BANDUNG, – Dirgantara7.com | Asosisasi Pengusaha Indonesia (Apindo) Jawa Barat menilai, Upah Minimum Kota/Kabupaten 2023 di Jabar terlalu tinggi.
Ketua Apindo Jabar, Ning Wahyu Astutik mencontohkan, UMK di Kabupaten Bekasi dan Karawang mencapai Rp 5 juta.
“Upah ini (kenaikan) bagus untuk buruh. Tapi bagusnya ini hanya sekarang karena jangka panjang tidak akan ada competitiveness (daya saing) dengan daerah lain,” beber Ning, dalam sebuah diskusi.
Ia mengungkapkan, UMK Jabar 2023 sangat jauh dibanding beberapa daerah industri di Jawa Tengah yang hanya mencapai setengahnya saja.

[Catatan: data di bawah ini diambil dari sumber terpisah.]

Background: an optimization exercise with open tools, aiming at small area and a short achievable clock period. Do not read the settings as production practice. RTL that was checked went through simulation tests only; none was proved equivalent to the original.

==> inputs of indigo <==
// final_log
module final_log(clk, reset, base, in_data, out_data);
    input clk, reset;
    input [1:0] base;
    input [31:0] in_data;
    output reg [31:0] out_data;
    function [20:0] tn0;
        input [1:0] b;
        input [2:0] d;    
        begin
            case ({b[1], b[1] ? 1'b0 : b[0], d})
                5'b00000: tn0 = 21'h1fffff;
                5'b00001: tn0 = 21'h1d2eba;
                5'b00010: tn0 = 21'h1e730d;
                5'b00011: tn0 = 21'h1ba1c8;
                5'b00100: tn0 = 21'h1f2e7a;
                5'b00101: tn0 = 21'h1c5d35;
                5'b00110: tn0 = 21'h1da188;
                5'b00111: tn0 = 21'h1ad043;
                5'b01000: tn0 = 21'h1fffff;
                5'b01001: tn0 = 21'h198336;
                5'b01010: tn0 = 21'h1c6e00;
                5'b01011: tn0 = 21'h15f137;
                5'b01100: tn0 = 21'h1e1d8f;
                5'b01101: tn0 = 21'h17a0c6;
                5'b01110: tn0 = 21'h1a8b90;
                5'b01111: tn0 = 21'h140ec7;
                5'b10000: tn0 = 21'h1fffff;
                5'b10001: tn0 = 21'h16a3fd;
                5'b10010: tn0 = 21'h1ad961;
                5'b10011: tn0 = 21'h117d5f;
                5'b10100: tn0 = 21'h1d47fc;
                5'b10101: tn0 = 21'h13ebfa;
  ...
clock: 60.0 ns
lec_check: 0
abc_area: 1
cap_margin: 20
core_margin: 2
core_utilization: 40
cts_buf_list: sky130_fd_sc_hd__clkbuf_8
cts_cluster_diameter: 200
cts_cluster_size: 30
slew_margin: 20
standard.sh (not shown) runs the stock make flow with config.mk's settings and CLKGATE_MAP_FILE= SYNTH_SCRIPT=/design/flow/synth_recipe.tcl, a recipe that flattens the netlist after the stock synthesis.
==> flow/flow/run.sh <==
#!/bin/bash
set -euo pipefail
bash standard.sh SETUP_SLACK_MARGIN=35 "BUFFER_PORTS_ARGS=-buffer_cell sky130_fd_sc_hd__buf_1" SKIP_GATE_CLONING=1 finish > run.log 2>&1
==> tundra: changes against indigo <==
==> flow/flow/run.sh (replaced) <==
#!/bin/bash
set -euo pipefail
bash standard.sh SETUP_SLACK_MARGIN=37 "BUFFER_PORTS_ARGS=-buffer_cell sky130_fd_sc_hd__buf_1" SKIP_GATE_CLONING=1 finish > run.log 2>&1
==> results.py <==
metrics = {
    "run_status": {
        "outcome": "timing/DRC/antenna clean",
    },
    "layout": {
        "syn_to_final_growth_pct": 9.82,
        "nNetsFinal": 2302,
        "final_util": 0.446,
        "multi_input_area_mm2": 0.0111,
        "multi_input_area_share": 0.760,
    },
    "detailed_routing": {
        "avgViaCountPerCell": 5.10,
    },
    "clocking": {
        "cts_setup_buffers": 7,
    },
    "setup_path": {
        "arrival_ps": 22640,
        "crit_path_end": "wq[8]",
        "critical-path-max-stage-delay_ps": 630,
    },
}
the above is filed under tundra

Angka tersebut bila dikalikan dengan puluhan ribu tenaga kerja, bisa memberikan benefit lebih para perusahaan. Hal seperti ini juga menjadi perhitungan para investor yang ingin menanamkan modalnya di suatu daerah.
“Karena untuk pengusaha yang membuat kita nyaman adalah visibility bagus atau engga dalam beberapa tahun ke depan. Kemudian bagaimana tahun depan atau dua tahun ke depan. Upah akan naik berapa, dan daerah mana yang mendukung perusahaan di saat sulit. Ini semua kita pelajari,” ujar Ning, dalam sebuah diskusi.
Kondisi pengusaha, sambung dia, saat ini sedang engap-engap di tengah pandemi Covid-19 dan imbas perang Ukraina dan Rusia. Ditambah harga bahan bakar minyak (BBM) bersubsidi, hingga permintaan produk yang menurun membuat pendapatan industri menurun.
Sektor tekstil dan produk teksil (TPT) saat ini menjadi industri yang tengah berjuang di tengah minimnya permintaan luar negeri. Dengan penetapan kenaikan tersebut, PHK sulit dihindari.
Gugat Penetapan UMK ke PTUN
Ning mengungkapkan, Apindo akan menggugat UMK 2023 ke Pengadilan Tata Usaha Negara (PTUN). Gugatan ini karena penetapan UMK dinilai tidak sesuai dengan aturan.
“Kami akan PTUN-kan keputusan UMK 2023 ini. Kami akan lakukan uji materi, kami harap bisa selesai sebelum diberlakukan pada akhir Januari tahun depan,” beber Ning Wahyu Astutik.
Langkah membawa kasus ini ke PTUN karena penetapan UMK dianggap tidak sesuai aturan. Yakni menggunakan Permenaker No 18 Tahun 2022, bukan UU Cipta Kerja.
“Kami menolak atas pengggunaan Permenaker No 18/2022 ini. Karena ada aturan yang lebih tinggi. Kami tidak menyangka UU Cipta Kerja yang berlaku dua tahun, tapi ternyata satu tahun sudah tak berlaku, ” katanya.
Tak hanya itu, kenaikan UMK 2023 yang rata-rata 7,12 persen memberatkan pengusaha. Saat ini pengusaha sedang dihadapkan pada penurunan pesanan global. Pengurangan karyawan juga tak bisa dihindari.